The answer must consist solely of the line containing "sequential | 0.0237 | 0.612 | 0.588" and every line after it in the records below, through the last, each reproduced exactly.

########################################

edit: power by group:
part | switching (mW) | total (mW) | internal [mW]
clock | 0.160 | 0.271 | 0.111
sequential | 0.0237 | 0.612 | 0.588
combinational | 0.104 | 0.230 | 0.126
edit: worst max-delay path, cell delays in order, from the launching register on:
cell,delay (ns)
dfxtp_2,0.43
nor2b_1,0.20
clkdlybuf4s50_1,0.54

########################################

--- Task response ---
sequential | 0.0237 | 0.612 | 0.588
combinational | 0.104 | 0.230 | 0.126
edit: worst max-delay path, cell delays in order, from the launching register on:
cell,delay (ns)
dfxtp_2,0.43
nor2b_1,0.20
clkdlybuf4s50_1,0.54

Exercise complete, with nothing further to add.